While the exponential expansion of technology has made the globe smaller and communication over long distances easier, it has also stunted the growth of our personal communication skills. In-person conversations are shorter, more difficult to initiate and are full of misunderstandings. These misunderstandings have the unfortunate opportunity to multiply if there are social and cultural differences between the people communicating with each other.

This is the situation that multinational corporations can face as they operate in many different countries. Executives from China work closely with executives from Russian, who in turn work with executives from Brazil. Even two people who speak the same language and have the same cultural touchstones may have a difficult time communicating. It cannot be any easier when people from different backgrounds have to understand each other.

In order to understand the importance of these skills I spoke to Dr. Steve May, an associate professor of communication studies at the Kenan-Flager Business School at University of North Carolina-Chapel Hill, and Donna M. Lubrano, adjunct faculty member for the School of Business Management at Newbury College in Boston.

The need for communication skills

One way to tell that communications skills are important is that many businesses are now asking schools to focus on them in their classrooms.

According to Lubrano, "all businesses are focusing on communications skills for entry-level employees." The ubiquity of this focus might be because many potential employees "lack the ability to speak to customers, present ideas and have the communication skills to work in the team environment that is part of the new business landscape."

May is in agreement, saying that "businesses are consistently asking for stronger oral and written communication skills. Businesses also consistently state that they seek graduates who have strong critical thinking skills and the ability to work effectively with others. The demand for these communication skills has been very consistent during the time that I have been an educator."

So communication skills are important to businesses. Why, then, would they be even more important for international business students?

Benefits of effective communication

Unless you are raised observing different cultural norms in your household, you are probably only familiar with the ones practiced in the United States. Even those norms fluctuate a bit from state to state and region to region. Misunderstandings that occur from breaking cultural norms can have especially deleterious consequences in the business world.

"In relationship to international business, not understanding the communication styles of the countries/cultures you are working with can lose a sale, a deal, a joint venture or other partnership," Lubrano told me. "This includes both verbal and non-verbal communication."
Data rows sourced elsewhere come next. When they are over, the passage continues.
$ cat src/rtl/rau_pkg.sv
// Package: shared constants, codes and field layout for the rational arithmetic unit.
package rau_pkg;

    localparam int OperandWidth = 16;
    localparam int DenWidth     = OperandWidth - 1;
    localparam int ProdWidth    = 2 * OperandWidth + 1;
    localparam int MagWidth     = 2 * OperandWidth;
    localparam int CntWidth     = $clog2(MagWidth + 1);

    localparam int OutNumWidth  = 32;
    localparam int OutDenWidth  = 31;

    localparam logic [2:0] ACT_ADD = 3'd0;
    localparam logic [2:0] ACT_SUB = 3'd1;
    localparam logic [2:0] ACT_MUL = 3'd2;
    localparam logic [2:0] ACT_DIV = 3'd3;
    localparam logic [2:0] ACT_CMP = 3'd4;

    localparam logic [1:0] ORD_LESS    = 2'd0;
    localparam logic [1:0] ORD_EQUAL   = 2'd1;
    localparam logic [1:0] ORD_GREATER = 2'd2;

    localparam int InBits   = 3 + 2 * OperandWidth + 2 * DenWidth;
    localparam int InBytes  = (InBits + 7) / 8;
    localparam int OutBits  = OutNumWidth + OutDenWidth + 2 + 1;
    localparam int OutBytes = (OutBits + 7) / 8;

    typedef logic [MagWidth-1:0] mag_t;

    // Request from the sequencer to the shared divide unit.
    typedef struct packed {
        logic start;
        mag_t dividend;
        mag_t divisor;
    } div_req_t;

    typedef struct packed {
        logic done;
        mag_t quotient;
        mag_t remainder;
    } div_rsp_t;

endpackage

$ cat src/rtl/rau_divider.sv
// Shared restoring divider: one quotient bit per cycle.
module rau_divider (
    input  logic              clk,
    input  logic              rst_n,
    input  rau_pkg::div_req_t req,
    output rau_pkg::div_rsp_t rsp
);
    import rau_pkg::*;

    logic                busy_reg;
    logic [CntWidth-1:0] cnt_reg;
    mag_t                quo_reg;
    mag_t                rem_reg;
    mag_t                dsr_reg;
    logic                done_reg;
    logic [MagWidth:0]   trial;
    mag_t                shifted;

    always_comb
    begin
        shifted = {rem_reg[MagWidth-2:0], quo_reg[MagWidth-1]};
        trial   = {rem_reg[MagWidth-1], shifted} - {1'b0, dsr_reg};
    end

    always_ff @(posedge clk or negedge rst_n)
    begin
        if (!rst_n)
        begin
            busy_reg <= 1'b0;
            done_reg <= 1'b0;
            cnt_reg  <= '0;
        end
        else
        begin
            done_reg <= 1'b0;
            if (req.start)
            begin
                busy_reg <= 1'b1;
                cnt_reg  <= CntWidth'(MagWidth);
            end
            else if (busy_reg)
            begin
                cnt_reg <= cnt_reg - CntWidth'(1);
                if (cnt_reg == CntWidth'(1))
                begin
                    busy_reg <= 1'b0;
                    done_reg <= 1'b1;
                end
            end
        end
    end

    always_ff @(posedge clk)
    begin
        if (req.start)
        begin
            quo_reg <= req.dividend;
            rem_reg <= '0;
            dsr_reg <= req.divisor;
        end
        else if (busy_reg)
        begin
            if (!trial[MagWidth])
            begin
                rem_reg <= trial[MagWidth-1:0];
                quo_reg <= {quo_reg[MagWidth-2:0], 1'b1};
            end
            else
            begin
                rem_reg <= shifted;
                quo_reg <= {quo_reg[MagWidth-2:0], 1'b0};
            end
        end
    end

    assign rsp.done      = done_reg;
    assign rsp.quotient  = quo_reg;
    assign rsp.remainder = rem_reg;

endmodule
Having a normal conversation with someone we know is sometimes very difficult. Having a conversation where the parties are not from the same culture, are speaking in a borrowed language and negotiating over sensitive business deals has the chance to go sour if communication breaks down.

Lubrano provided an example of how this can happen very easily.
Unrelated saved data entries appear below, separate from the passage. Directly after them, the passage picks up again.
### src/rtl/core/stc_pkg.sv
// Shared types and constants for the sharded threshold counter.
// No dependencies; used by the channel interfaces, the top level and the checker.
`default_nettype none

package stc_pkg;

  // Field widths of the command and result beats.
  localparam int CMD_W   = 2;
  localparam int SHARD_W = 7;
  localparam int COUNT_W = 32;
  localparam int LOCAL_W = 16;

  typedef logic [CMD_W-1:0]   cmd_t;
  typedef logic [SHARD_W-1:0] shard_t;
  typedef logic [COUNT_W-1:0] count_t;
  typedef logic [LOCAL_W-1:0] local_t;

  // Command codes.
  localparam cmd_t CMD_INC       = 2'd0;
  localparam cmd_t CMD_FLUSH_ONE = 2'd1;
  localparam cmd_t CMD_FLUSH_ALL = 2'd2;
  localparam cmd_t CMD_GET       = 2'd3;

  // Threshold after reset, and the value stored when zero is written.
  localparam local_t DEFAULT_THRESHOLD = 16'd128;

endpackage

`default_nettype wire

### src/rtl/core/stc_in_if.sv
// Command channel: valid/ready handshake carrying a command and a shard index.
// Depends on stc_pkg.
`default_nettype none

interface stc_in_if;
  logic          valid;
  logic          ready;
  stc_pkg::cmd_t   cmd;
  stc_pkg::shard_t shard;

  modport source (output valid, output cmd, output shard, input ready);
  modport sink   (input valid, input cmd, input shard, output ready);
endinterface

`default_nettype wire

### src/rtl/core/stc_out_if.sv
// Result channel: valid/ready handshake carrying one count value per beat.
// Depends on stc_pkg.
`default_nettype none

interface stc_out_if;
  logic          valid;
  logic          ready;
  stc_pkg::count_t count_value;

  modport source (output valid, output count_value, input ready);
  modport sink   (input valid, input count_value, output ready);
endinterface

`default_nettype wire

### src/rtl/core/stc_cfg_if.sv
// Configuration write channel: valid/ready handshake carrying the flush threshold.
// Depends on stc_pkg.
`default_nettype none

interface stc_cfg_if;
  logic          valid;
  logic          ready;
  stc_pkg::local_t thresh;

  modport source (output valid, output thresh, input ready);
  modport sink   (input valid, input thresh, output ready);
endinterface

`default_nettype wire

### src/rtl/core/sharded_threshold_counter_top.sv
// Sharded threshold counter: one command in flight, one shared 32-bit adder.
// Increment reads the shard, adds one, then applies; flush-one reads and clears one
// shard; an out-of-range shard goes straight to the result; flush-all and get walk
// every stored shard, one shard read per cycle. A new command is taken only once the
// result of the last one has been loaded into the output register.
// Synchronous reset clears all counts at once via per-shard valid bits; threshold -> 128.
`default_nettype none

module sharded_threshold_counter_top #(
  parameter int NUM_SHARDS = 128
) (
  input  wire        clk,
  input  wire        rst,
  stc_cfg_if.sink    cfg,
  stc_in_if.sink     req,
  stc_out_if.source  rsp
);

  // Shards past the reach of the shard field are never incremented and stay zero,
  // so only the addressable ones are stored.
  localparam int SHARD_SPAN = 1 << stc_pkg::SHARD_W;
  localparam int DEPTH      = (NUM_SHARDS < SHARD_SPAN) ? NUM_SHARDS : SHARD_SPAN;
  localparam int IDXW       = (DEPTH > 1) ? $clog2(DEPTH) : 1;

  localparam logic [2:0] S_IDLE   = 3'd0;
  localparam logic [2:0] S_INC    = 3'd1;
  localparam logic [2:0] S_APPLY  = 3'd2;
  localparam logic [2:0] S_FLUSH1 = 3'd3;
  localparam logic [2:0] S_WALK   = 3'd4;
  localparam logic [2:0] S_DONE   = 3'd5;

  logic [2:0]           state;
  stc_pkg::cmd_t        cmd_q;
  logic [IDXW-1:0]      shard_q;
  logic [IDXW-1:0]      walk_idx;
  stc_pkg::count_t      acc;
  stc_pkg::local_t      tmp;
  stc_pkg::count_t      global_count;
  stc_pkg::local_t      thr;
  stc_pkg::local_t      local_mem [DEPTH];
  logic [DEPTH-1:0]     local_vld;
  stc_pkg::local_t      rd_data;
  logic                 rd_vld;
  logic                 out_valid;
  stc_pkg::count_t      out_count;

  logic                 accept;
  logic                 in_ok;
  logic                 walk_last;
  logic [IDXW-1:0]      rd_addr;
  stc_pkg::local_t      rd_val;
  stc_pkg::count_t      add_a;
  stc_pkg::count_t      add_b;
  stc_pkg::count_t      sum;
  logic                 reach;
  logic                 out_load;

  // Handshakes.
  assign cfg.ready       = 1'b1;
  assign req.ready       = (state == S_IDLE);
  assign accept          = req.valid & req.ready;
  assign rsp.valid       = out_valid;
  assign rsp.count_value = out_count;
  assign out_load        = (state == S_DONE) && (!out_valid || rsp.ready);

  assign in_ok     = 32'(req.shard) < 32'(NUM_SHARDS);
  assign walk_last = (walk_idx == IDXW'(DEPTH - 1));
  assign reach     = (tmp >= thr);

  // Read address: the addressed shard at accept, shard zero when a walk starts,
  // else the next shard of a walk.
  always_comb begin
    if (state == S_WALK) begin
      rd_addr = walk_last ? '0 : walk_idx + 1'b1;
    end else if (req.cmd inside {stc_pkg::CMD_FLUSH_ALL, stc_pkg::CMD_GET}) begin
      rd_addr = '0;
    end else begin
      rd_addr = req.shard[IDXW-1:0];
    end
  end

  // An entry whose valid bit is clear reads as zero.
  assign rd_val = rd_vld ? rd_data : '0;

  // Shared adder: local + 1 during an increment, otherwise the accumulator plus a local.
  always_comb begin
    add_a = acc;
    add_b = 32'(rd_val);
    if (state == S_INC) begin
      add_a = 32'(rd_val);
      add_b = 32'd1;
    end else if (state == S_APPLY) begin
      add_b = 32'(tmp);
    end
  end
  assign sum = add_a + add_b;

  // Local-count memory: one write port, one registered read port.
  always_ff @(posedge clk) begin
    if (state == S_APPLY && !reach) begin
      local_mem[shard_q] <= tmp;
    end
    rd_data <= local_mem[rd_addr];
    rd_vld  <= local_vld[rd_addr];
  end

  // Control state, counts, threshold and valid bits.
  always_ff @(posedge clk) begin
    if (rst) begin
      state        <= S_IDLE;
      out_valid    <= 1'b0;
      global_count <= '0;
      thr          <= stc_pkg::DEFAULT_THRESHOLD;
      local_vld    <= '0;
    end else begin
      if (cfg.valid && cfg.ready) begin
        thr <= (cfg.thresh == '0) ? stc_pkg::DEFAULT_THRESHOLD : cfg.thresh;
      end
      // The result register fills on a load and empties when its beat is taken.
      if (out_load) begin
        out_valid <= 1'b1;
      end else if (rsp.valid && rsp.ready) begin
        out_valid <= 1'b0;
      end
      unique case (state)
        S_IDLE: begin
          if (accept) begin
            unique case (req.cmd) inside
              stc_pkg::CMD_INC:       state <= in_ok ? S_INC : S_DONE;
              stc_pkg::CMD_FLUSH_ONE: state <= in_ok ? S_FLUSH1 : S_DONE;
              stc_pkg::CMD_FLUSH_ALL, stc_pkg::CMD_GET: state <= S_WALK;
              default:                state <= S_DONE;
            endcase
          end
        end
        S_INC: begin
          state <= S_APPLY;
        end
        S_APPLY: begin
          // A full shard empties into the accumulator; otherwise the new count is kept.
          local_vld[shard_q] <= !reach;
          state              <= S_DONE;
        end
        S_FLUSH1: begin
          local_vld[shard_q] <= 1'b0;
          state              <= S_DONE;
        end
        S_WALK: begin
          if (cmd_q == stc_pkg::CMD_FLUSH_ALL) begin
            local_vld[walk_idx] <= 1'b0;
          end
          if (walk_last) begin
            state <= S_DONE;
          end
        end
        S_DONE: begin
          if (out_load) begin
            if (cmd_q != stc_pkg::CMD_GET) begin
              global_count <= acc;
            end
            state <= S_IDLE;
          end
        end
        default: state <= S_IDLE;
      endcase
    end
  end

  // Datapath registers: command, shard, accumulator, incremented local, walk index and result.
  always_ff @(posedge clk) begin
    unique case (state)
      S_IDLE: begin
        if (accept) begin
          cmd_q    <= req.cmd;
          shard_q  <= req.shard[IDXW-1:0];
          acc      <= global_count;
          walk_idx <= '0;
        end
      end
      S_INC: begin
        tmp <= sum[stc_pkg::LOCAL_W-1:0];
      end
      S_APPLY: begin
        if (reach) begin
          acc <= sum;
        end
      end
      S_FLUSH1: begin
        acc <= sum;
      end
      S_WALK: begin
        acc <= sum;
        if (!walk_last) begin
          walk_idx <= walk_idx + 1'b1;
        end
      end
      default: begin
      end
    endcase
    if (out_load) begin
      out_count <= acc;
    end
  end

endmodule

`default_nettype wire

### src/flat_wrapper.sv
// flat-port wrapper written by rule: the top's interface ports become plain ports
module sharded_threshold_counter_top_flat 
#(
  parameter int NUM_SHARDS = 128
)
  (clk, rst, cfg_valid, cfg_thresh, cfg_ready, req_valid, req_cmd, req_shard, req_ready, rsp_valid, rsp_count_value, rsp_ready);
  stc_cfg_if cfg_i ();
  stc_in_if req_i ();
  stc_out_if rsp_i ();
  input  wire clk;
  input  wire rst;
  input wire logic [$bits(cfg_i.valid)-1:0] cfg_valid;
  input wire logic [$bits(cfg_i.thresh)-1:0] cfg_thresh;
  output wire logic [$bits(cfg_i.ready)-1:0] cfg_ready;
  input wire logic [$bits(req_i.valid)-1:0] req_valid;
  input wire logic [$bits(req_i.cmd)-1:0] req_cmd;
  input wire logic [$bits(req_i.shard)-1:0] req_shard;
  output wire logic [$bits(req_i.ready)-1:0] req_ready;
  output wire logic [$bits(rsp_i.valid)-1:0] rsp_valid;
  output wire logic [$bits(rsp_i.count_value)-1:0] rsp_count_value;
  input wire logic [$bits(rsp_i.ready)-1:0] rsp_ready;
  assign cfg_i.valid = cfg_valid;
  assign cfg_i.thresh = cfg_thresh;
  assign cfg_ready = cfg_i.ready;
  assign req_i.valid = req_valid;
  assign req_i.cmd = req_cmd;
  assign req_i.shard = req_shard;
  assign req_ready = req_i.ready;
  assign rsp_valid = rsp_i.valid;
  assign rsp_count_value = rsp_i.count_value;
  assign rsp_i.ready = rsp_ready;
  sharded_threshold_counter_top #(.NUM_SHARDS(NUM_SHARDS)) u_core (.clk(clk), .rst(rst), .cfg(cfg_i), .req(req_i), .rsp(rsp_i));
endmodule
"How you hand someone a business card, how you handle the business card, how you store the business card after you have viewed it, show signs of respect. In the US, we take someone's business card with one hand, look at for a minute then stick it in our purse/pocket. We may even write on the card. This is what we with a lot of humor call a "CNN," a 'Cultural no no.' In many cultures this would be rude - even disrespectful."

While no one can prevent themselves from ever committing a faux pas, understanding how to communicate properly can limit the chances for potential disrespectful moments, especially during business negotiations. Honing your skills can also help. Understanding that these small moments can present a large danger is important as well.

What is causing the erosion of our communication skills? Part of the problem, as alluded to by Barnwell's article, may be the vast amount of technological devices we carry around at all times.

Trapped by the screen

A few facts for you to digest, as reported by a Pew Research Center paper titled "Teens, Smartphones & Texting" from March, 2012:

  • 77 percent of teenagers have a cell phone
  • 63 percent of teens say they exchange text messages every day
  • Over a two year period (2009-2011) the median number of text messages teens sent per day rose from 50 to 60
  • Only 35 percent said they socialize face-to-face on a daily basis.

The way we communicate has been changed by our ability to talk and text when nowhere near each other. It has even changed the way we communicate when near each other, as many people will text a friend or loved one who is in the same room in order to keep a conversation or comment secret.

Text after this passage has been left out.